What the task asks :: Narrow the data below down to the lines containing "expr".

(Stored items)

$ cat flow/run.sh
#!/bin/bash
# OpenROAD 26Q1-2900-gdf79404cd8, Yosys 0.63+post, stock flow scripts
make -C /OpenROAD-flow-scripts/flow DESIGN_CONFIG=/design/flow/config.mk WORK_HOME=/design/flow/orfs finish
$ cat flow/config.mk
export PLATFORM = sky130hd
export DESIGN_NAME = AhaClockDivider
export DESIGN_NICKNAME = AhaClockDivider
export VERILOG_FILES = /design/flow/design.v
export SDC_FILE = /design/flow/constraint.sdc
export NUM_CORES = 4
export LEC_CHECK = 1
export CORE_AREA = 10 10 78 78
export DIE_AREA = 0 0 88 88
$ cat flow/constraint.sdc
current_design AhaClockDivider

set clk_period 1.1
set clk_io_pct 0.2

create_clock -name clk0 -period $clk_period [get_ports {CLK_IN}]

set non_clock_inputs [all_inputs -no_clocks]
set_input_delay [expr $clk_period * $clk_io_pct] -clock clk0 $non_clock_inputs
set_output_delay [expr $clk_period * $clk_io_pct] -clock clk0 [all_outputs]
$ cat flow/design.v
module AhaClockDivider (
  input   wire          CLK_IN,
  input   wire          RESETn,
  output  wire          CLK_by_1,
  output  wire          CLK_by_1_EN,
  output  wire          CLK_by_2,
  output  wire          CLK_by_2_EN,
  output  wire          CLK_by_4,
  output  wire          CLK_by_4_EN,
  output  wire          CLK_by_8,
  output  wire          CLK_by_8_EN,
  output  wire          CLK_by_16,
  output  wire          CLK_by_16_EN,
  output  wire          CLK_by_32,
  output  wire          CLK_by_32_EN
);
  wire  clk_by_1_en_w;
  wire  clk_by_2_w;
  wire  clk_by_2_en_w;
  wire  clk_by_4_w;
  wire  clk_by_4_en_w;
  wire  clk_by_8_w;
  wire  clk_by_8_en_w;
  wire  clk_by_16_w;
  wire  clk_by_16_en_w;
  wire  clk_by_32_w;
  wire  clk_by_32_en_w;
  wire  reset_sync_n;
  AhaResetSync u_rst_sync (
    .CLK        (CLK_IN),
    .Dn         (RESETn),
    .Qn         (reset_sync_n)
  );
  AhaFreqDivider u_aha_freq_divider (
    .CLK        (CLK_IN),
    .RESETn     (RESETn),
    .By2CLK     (clk_by_2_w),
    .By4CLK     (clk_by_4_w),
    .By8CLK     (clk_by_8_w),
    .By16CLK    (clk_by_16_w),
    .By32CLK    (clk_by_32_w)
  );
  AhaEnGenerator u_aha_en_generator (
    .CLK        (CLK_IN),
    .RESETn     (RESETn),
    .By2CLKEN   (clk_by_2_en_w),
    .By4CLKEN   (clk_by_4_en_w),
    .By8CLKEN   (clk_by_8_en_w),
    .By16CLKEN  (clk_by_16_en_w),
    .By32CLKEN  (clk_by_32_en_w)
  );
  assign CLK_by_1       = CLK_IN;
  assign CLK_by_1_EN    = 1'b1;
  assign CLK_by_2       = clk_by_2_w;
  assign CLK_by_2_EN    = clk_by_2_en_w;
  assign CLK_by_4       = clk_by_4_w;
  assign CLK_by_4_EN    = clk_by_4_en_w;
  assign CLK_by_8       = clk_by_8_w;
  assign CLK_by_8_EN    = clk_by_8_en_w;
  assign CLK_by_16      = clk_by_16_w;
  assign CLK_by_16_EN   = clk_by_16_en_w;
  assign CLK_by_32      = clk_by_32_w;
  assign CLK_by_32_EN   = clk_by_32_en_w;
endmodule
module AhaEnGenerator (
  input   wire          CLK,
  input   wire          RESETn,
  output  wire          By2CLKEN,
  output  wire          By4CLKEN,
  output  wire          By8CLKEN,
  output  wire          By16CLKEN,
  output  wire          By32CLKEN
);
  reg [4:0] counter_r;
  reg       by2clk_en_r;
  reg       by4clk_en_r;
  reg       by8clk_en_r;
  reg       by16clk_en_r;
  reg       by32clk_en_r;
  always @(posedge CLK or negedge RESETn) begin
    if(~RESETn) counter_r   <= 5'h0;
    else counter_r  <= counter_r + 1'b1;
  end
  always @(posedge CLK or negedge RESETn) begin
    if(~RESETn) begin
      by2clk_en_r   <= 1'b0;
      by4clk_en_r   <= 1'b0;
      by8clk_en_r   <= 1'b0;
      by16clk_en_r  <= 1'b0;
      by32clk_en_r  <= 1'b0;
    end else begin
      by2clk_en_r   <= counter_r[0]     == 1'b1;
      by4clk_en_r   <= counter_r[1:0]   == 2'b11;
      by8clk_en_r   <= counter_r[2:0]   == 3'b111;
      by16clk_en_r  <= counter_r[3:0]   == 4'hF;
      by32clk_en_r  <= counter_r[4:0]   == 5'h1F;
    end
  end
  assign By2CLKEN   = by2clk_en_r;
  assign By4CLKEN   = by4clk_en_r;
  assign By8CLKEN   = by8clk_en_r;
  assign By16CLKEN  = by16clk_en_r;
  assign By32CLKEN  = by32clk_en_r;
endmodule
module AhaFreqDivider (
  input   wire        CLK,
  input   wire        RESETn,
  output  wire        By2CLK,
  output  wire        By4CLK,
  output  wire        By8CLK,
  output  wire        By16CLK,
  output  wire        By32CLK
);
  reg [4:0]   counter;
  reg         by2clk_r;
  reg         by4clk_r;
  reg         by8clk_r;
  reg         by16clk_r;
  reg         by32clk_r;
  always @(posedge CLK or negedge RESETn) begin
    if(~RESETn) counter <= 5'h0;
    else counter <= counter + 1'b1;
  end
  always @(posedge CLK or negedge RESETn) begin
    if(~RESETn) begin
      by2clk_r    <= 1'b0;
      by4clk_r    <= 1'b0;
      by8clk_r    <= 1'b0;
      by16clk_r   <= 1'b0;
      by32clk_r   <= 1'b0;
    end else begin
      by2clk_r    <= ~counter[0];
      by4clk_r    <= ~counter[1];
      by8clk_r    <= ~counter[2];
      by16clk_r   <= ~counter[3];
      by32clk_r   <= ~counter[4];
    end
  end
  assign By2CLK   = by2clk_r;
  assign By4CLK   = by4clk_r;
  assign By8CLK   = by8clk_r;
  assign By16CLK  = by16clk_r;
  assign By32CLK  = by32clk_r;
endmodule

Response ::
set_input_delay [expr $clk_period * $clk_io_pct] -clock clk0 $non_clock_inputs
set_output_delay [expr $clk_period * $clk_io_pct] -clock clk0 [all_outputs]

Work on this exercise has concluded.